Ideally (that is, ignoring friction/rigidity), that would happen whenever the shape of the earth deviates from a perfect sphere. There would be sheer stresses tending to shape the earth to a sphere, because then the gravitational force would be normal to the surface everywhere.

The reason for the earth's oblateness its rotation. The centrifugal force tends to throw matter outwards (away from the axis of rotation). It is the combined gravitational and centrifugal acceleration that we experience as an effective gravitational acceleration. If this acceleration is everywhere perpendicular to the surface of the earth, there would be no sheer stresses. I`m not sure, but I think the shape of the earth satisfies that condition to a very high degree.
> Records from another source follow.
**config.mk**
```make
export PLATFORM = sky130hd
export DESIGN_NAME = priority_arbiter
export DESIGN_NICKNAME = d
export VERILOG_FILES = /design/src/rtl/priority_arbiter.sv
export SDC_FILE = /design/constraint.sdc
export NUM_CORES = 1
export LEC_CHECK = 0
export BUFFER_PORTS_ARGS = -buffer_cell sky130_fd_sc_hd__buf_2
export CORE_MARGIN = 2
export CORE_UTILIZATION = 45
export CTS_CLUSTER_SIZE = 10
export DETAILED_ROUTE_END_ITERATION = 12
export PLACE_DENSITY = 0.74
export SYNTH_ARGS = -nofsm -noshare
export SYNTH_HDL_FRONTEND = slang
export SYNTH_SLANG_ARGS = --single-unit
export TNS_END_PERCENT = 50
```
**constraint.sdc**
```tcl
create_clock -name clk -period 3.56 [get_ports clk]
set_input_delay 0.712 -clock clk [delete_from_list [all_inputs] [get_ports clk]]
set_output_delay 0.712 -clock clk [all_outputs]
set_load 0.02 [all_outputs]
```
**src/rtl/priority_arbiter.sv**
```systemverilog
// Request arbiter: fixed-priority (MODE=0) or round-robin (MODE=1) with a
// valid/ready grant handshake and fully registered outputs.
module priority_arbiter #(
  parameter int unsigned  NUM_REQ = 8,
  parameter int unsigned  MODE    = 0,
  localparam int unsigned IDX_W   = (NUM_REQ > 1) ? $clog2(NUM_REQ) : 1
) (
  input  logic               clk,
  input  logic               rst_n,
  input  logic [NUM_REQ-1:0] req,
  input  logic               out_ready,
  output logic               out_valid,
  output logic [IDX_W-1:0]   grant_idx,
  output logic [NUM_REQ-1:0] grant_onehot
);

  typedef enum logic {IDLE, GRANT} state_t;

  state_t               state;
  logic [IDX_W-1:0]     ptr;
  logic [IDX_W-1:0]     ptr_inc;
  logic [IDX_W-1:0]     start;
  logic [IDX_W-1:0]     win_idx;
  logic [2*NUM_REQ-1:0] req2;
  logic [NUM_REQ-1:0]   rot;
  logic                 handshake;
  logic                 any_req;
  int unsigned          inc;
  int unsigned          off;
  int unsigned          sum;

  // Pointer successor: one past the current grant, wrapping at NUM_REQ.
  always_comb begin
    inc = 32'(grant_idx) + 32'd1;
    if (inc >= NUM_REQ) inc = 32'd0;
    ptr_inc = IDX_W'(inc);
  end

  // Search origin; a handshake edge already searches from the advanced pointer.
  always_comb begin
    handshake = (state == GRANT) && out_ready;
    any_req   = |req;
    start     = '0;
    if (MODE == 1) start = handshake ? ptr_inc : ptr;
  end

  // Winner: rotate requests so the origin sits at bit 0, take the lowest set bit.
  always_comb begin
    req2 = {req, req};
    rot  = NUM_REQ'(req2 >> start);
    off  = 32'd0;
    for (int j = NUM_REQ - 1; j >= 0; j--) begin
      if (rot[j]) off = 32'(j);
    end
    sum = 32'(start) + off;
    if (sum >= NUM_REQ) sum = sum - NUM_REQ;
    win_idx = IDX_W'(sum);
  end

  // Grant FSM with registered outputs and round-robin pointer.
  always_ff @(posedge clk or negedge rst_n) begin
    if (!rst_n) begin
      state        <= IDLE;
      out_valid    <= 1'b0;
      grant_idx    <= '0;
      grant_onehot <= '0;
      ptr          <= '0;
    end else begin
      case (state)
        IDLE: begin
          if (any_req) begin
            state        <= GRANT;
            out_valid    <= 1'b1;
            grant_idx    <= win_idx;
            grant_onehot <= NUM_REQ'(1) << win_idx;
          end
        end
        GRANT: begin
          if (out_ready) begin
            if (MODE == 1) ptr <= ptr_inc;
            if (any_req) begin
              grant_idx    <= win_idx;
              grant_onehot <= NUM_REQ'(1) << win_idx;
            end else begin
              state        <= IDLE;
              out_valid    <= 1'b0;
              grant_onehot <= '0;
            end
          end
        end
      endcase
    end
  end

endmodule

```
==> out/qor.log <==
qor: synthesis.syn-cell-area 605.6 sq um
qor: global_route.grt_overflow_total 0
qor: run_status.status finished, final reports clean
qor: sta.final_hold_violation_count 0
qor: sta.worst_clock_skew 0.0006868 ns
qor: floorplan.coreArea 0.001285 sq mm
qor: drt.drt_first_pass_iters 4
qor: synthesis.synthArstFlopShare 100.0%
qor: synthesis.syn_nets 68
qor: cells_and_area.top_library_cells_by_usage_in_the_layout_fill_and_taps_aside 22 x sky130_fd_sc_hd__buf_2, 13 x sky130_fd_sc_hd__dfrtp_1, 7 x sky130_fd_sc_hd__nand2_1, 6 x sky130_fd_sc_hd__o21ai_0, 5 x sky130_fd_sc_hd__nor2_1
qor: drt.via_per_inst 5.495
qor: critical_path.reg2reg_depth 4
qor: drt.drt_iter0_markers 11
qor: drt.routed-via-count 533
qor: cts.clk_transition_reported_paths 0.08 ns
qor: sta.setup_viol 0
qor: floorplan.die_area 0.001655 sq mm
qor: placed_design.post-place-ws 1.278 ns
qor: synthesis.synth_area_per_cell 10.62 sq um
qor: cts.clockBufferDepth 2
qor: critical_path.r2r-end out_valid$_DFFE_PN0P_
qor: critical_path.cp_data_arrival_time 2.16 ns
qor: critical_path.worstSetupStartpointType primary input
qor: cts.cts_tree yes
qor: power_and_ir_drop.powerDensity 401.1 mW/mm^2
qor: placed_design.io_buffer_count 22
qor: sta.finalWorstPathRequiredPeriod 1.986 ns
qor: worst_hold_path.hold_path.class in -> async
qor: global_route.grt_pass1_vias 459
qor: cts.htreeDepth 1
qor: sta.max_slew_margin 60.02%
qor: synthesis.synth-edff-count 0
qor: sta.post-route-period-util 55.79%
qor: floorplan.ioPinCount 23
qor: sta.fmax 503.5 MHz
qor: sta.setup_slack 1.574 ns
qor: power_and_ir_drop.seq_power_share 52.8%
qor: drt.route.detailed.drc 0
qor: critical_path.crit_path_end_kind register
qor: global_route.grt_first_pass_wirelength 1.849 mm
qor: sta.finalMaxSlewViolations 0
qor: sta.grt_setup_unrepaired false
qor: cts.cts_made_buffers 3
qor: power_and_ir_drop.pwr-share-comb 16.1%
qor: global_route.grt.total_usage 17.81%
qor: floorplan.floorplan.initialDensity 47.13%
qor: cells_and_area.diodes 0
qor: power_and_ir_drop.vdd_ir_drop_max 0.2286 mV
qor: synthesis.distinct_cell_type_count_of_the_synthesized_netlist 21
qor: cells_and_area.final_util 58.33%
qor: power_and_ir_drop.power_switching_share 28.17%
qor: cells_and_area.drive_above_1_share 34.15%
qor: cts.clock_latency 0.28 ns
qor: floorplan.fp.dieW 40.69 um
qor: cells_and_area.mostFrequentLayoutCell sky130_fd_sc_hd__buf_2
qor: critical_path.timing.rr.start state$_DFF_PN0_
qor: floorplan.placementRows 13
qor: critical_path.worst-r2r-setup-slack 2.25 ns
qor: drt.detail_route.wirelength 1.240 mm
qor: drt.drtAntennaViolNets 0
qor: sta.worst_slew_pin_tran 0.5998 ns
qor: cts.clockRootBuffer sky130_fd_sc_hd__clkbuf_4
qor: synthesis.post_syn_instances 57
qor: cts.cts_setup_buffers 0
qor: floorplan.dieHeight 40.69 um
qor: critical_path.cp_max_fo 7
qor: global_route.antenna_found_initial 0
qor: critical_path.crit_type in -> reg
qor: sta.whs 0.3048 ns
qor: placed_design.place_hpwl 960.8 um
qor: power_and_ir_drop.p_switching 84.70 uW
qor: cells_and_area.final_net_count 94
qor: global_route.grt_start_max_net_pins 14
qor: power_and_ir_drop.share_clk_of_total_power 31.1%
qor: drt.wl_per_cell 12.78 um
qor: cts.holdBufCountCts 0
qor: sta.fin_tns_setup 0 ns
qor: synthesis.synth-seq-area-share 53.72%
qor: cts.post_cts.resized_instances 0
qor: cts.clock_sink_count 13
qor: placed_design.finalWeightedCongestion 0.7686
qor: critical_path.critical_path_required 3.73 ns
qor: synthesis.ys_seq_elements 13
qor: job.drv.max_cap_violation_count 0
qor: synthesis.yosysWarnings 0
qor: power_and_ir_drop.p_int 215.9 uW
qor: cells_and_area.layout-area-overhead-vs-synth 23.76%
qor: synthesis.ys.flop_type sky130_fd_sc_hd__dfrtp_1
qor: power_and_ir_drop.power_leakage 0.3782 nW
-- state kept, by name, indices dropped and copies added (netlist names) --
register,flops
grant_idx,3
grant_onehot,8
out_valid,1
state,1
-- metal layers --
| metal | up-vias | GRT usage (%) | part of all wire, % |
|---|---|---|---|
| li1 | 262 | - | - |
| met1 | 251 | 20.95 | 44 |
| met2 | 15 | 28.97 | 48 |
| met3 | 5 | 3.261 | 4.6 |
| met4 | 0 | 12.50 | 2.7 |
| met5 | - | 0 | 0 |
-- how the worst max path moves through the flow --
stage,from,endpoint,slack [ns],cells after the start
CTS,req[3],out_valid$_DFFE_PN0P_,1.57,5
detailed placement,req[3],out_valid$_DFFE_PN0P_,1.28,5
floorplan,req[3],out_valid$_DFFE_PN0P_,1.50,5
global route,req[3],out_valid$_DFFE_PN0P_,1.52,5
finish,req[3],out_valid$_DFFE_PN0P_,1.57,5
global placement,req[3],out_valid$_DFFE_PN0P_,1.33,5
-- area by class of cell --
cell class / count / area (sq um)
fillers: 123 / 535.5
flip-flops and latches: 13 / 325.3
multi-input cells: 40 / 257.7
repair buffers: 22 / 110.1
clock buffers: 4 / 26.28
well taps: 15 / 18.77
inverters: 3 / 11.26
-- metrics by stage --
| stage | cell area, sq um | cells | power, mW |
|---|---|---|---|
| after floorplan | 605.6 | 57 | 0.1895 |
| after global placement | 723.2 | 93 | 0.2100 |
| after detailed placement | 723.2 | 93 | 0.2110 |
| after CTS | 749.5 | 97 | 0.3021 |
| after global routing | 749.5 | 97 | 0.3135 |
| final | 749.5 | 97 | 0.3006 |
-- power by group through the flow --
stage	Clock, mW	Combinational [mW]	Sequential, mW
finish	0.0934	0.0484	0.159
global route	0.0994	0.0542	0.160
CTS	0.0940	0.0493	0.159
detailed placement	0	0.0491	0.162
global placement	0	0.0483	0.162
floorplan	0	0.0178	0.172
-- cell usage after synthesis, types with 2 or more instances --
library cell	number	area [sq um]
sky130_fd_sc_hd__or4_1	2	15.01
sky130_fd_sc_hd__nor2_1	5	18.77
sky130_fd_sc_hd__a32o_1	3	30.03
sky130_fd_sc_hd__inv_1	3	11.26
sky130_fd_sc_hd__dfrtp_1	13	325.3
sky130_fd_sc_hd__a21oi_1	3	15.01
sky130_fd_sc_hd__o21ai_0	6	30.03
sky130_fd_sc_hd__nand2b_1	2	12.51
sky130_fd_sc_hd__o31ai_1	2	15.01
sky130_fd_sc_hd__nand2_1	7	26.28
-- critical path, stage by stage --
cell	delay (ns)
sky130_fd_sc_hd__buf_2	0.12
sky130_fd_sc_hd__or4_1	0.68
sky130_fd_sc_hd__or3_4	0.45
sky130_fd_sc_hd__a21boi_2	0.14
sky130_fd_sc_hd__a21oi_1	0.05
-- cells by family after synthesis --
family                 share of synthesized area (%)
AOI/OAI and AO/OA                              25.62
DFF                                            53.72
and+or+nand+nor                                16.94
buffers and inverters                          3.719
No activity file was read; power rests on OpenSTA's default activity.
I have tried to calculate the exact shape of the earth if it satisfies that condition, but that was some time ago. I can't remember what I got out of it.

Last edited: Sep 9, 2006
3. Sep 9, 2006

Darwin

Galileo,

I don't think you quite understand the issue. The centrifugal force aside, the mere oblate shape itself engenders a differential in the gravitational force at polar positions than at equatorial positions. If the Earth had no spin what so ever a person standing at one of the poles would weigh more than when standing at the equator. The reason for the oblateness is immaterial.

4. Sep 9, 2006

Danger

Darwin, nothing in science is irrelevant. Every factor has to be taken into account.

5. Sep 9, 2006

Chronos

My intuition is the increased gravity at the poles due to oblateness would zero out when r/R [minor/major axis] reaches .707 [(2^.5)/2], assuming uniform density and no rotation. It's a very difficult calculation when you toss in these variables.

Last edited: Sep 9, 2006
6. Sep 10, 2006

jaredkipe

I think this question is easier to think about if we think about charge and electric field, rather than mass and gravitational field.

In the case of spherically symmetric solutions, the field goes like 1/r^2 simply... Now what happens in a pancake situatuion? Well for an infinite flat plane the field doesn't fall off at all. Obviously there is never such a thing as infinite flat plane of charge, but close to the pancake (like standing on it) the field is constant. Yet near the edge there is negligible field.

Hence my prediction is that they never balance out. Meaning, someone on the poles will always feel a stronger force when the ball is flattened.

7. Sep 10, 2006

Danger

If you have 'intuition' that works on that level, you scare the hell out of me.

8. Sep 12, 2006

LURCH

I agree with Jareds' conclusion, but for slightly different reasons. As Marcus mentioned, the oblateness of the Earth is because of centrifugal force. Even if we set aside the effect this "force" will have on the observer on the ground, we cannot set aside the effect it has on the ground itself. It is because of this force that the Earth is oblate in the first place.

This leads me to conclude that a person standing on the equator does NOT have more mas beneath his feet than a person standing on the pole. The equatorial bulge is a result of centrifugal force spreading out the ground under the equator. This would have the effect of making the ground slightly less dense. So although the observer at the equator would have more volume of Earth beneath his feet, he would not have more mass.

9. Sep 12, 2006

DaveC426913

I am not convinced it would affect the density of the ground. I think the ground moves, but does not change density. If you spun a water balloon, you would get an oblate shape, but the density would be constant anywhere in the balloon. The shape would be from movement of material, not from rarefaction of material.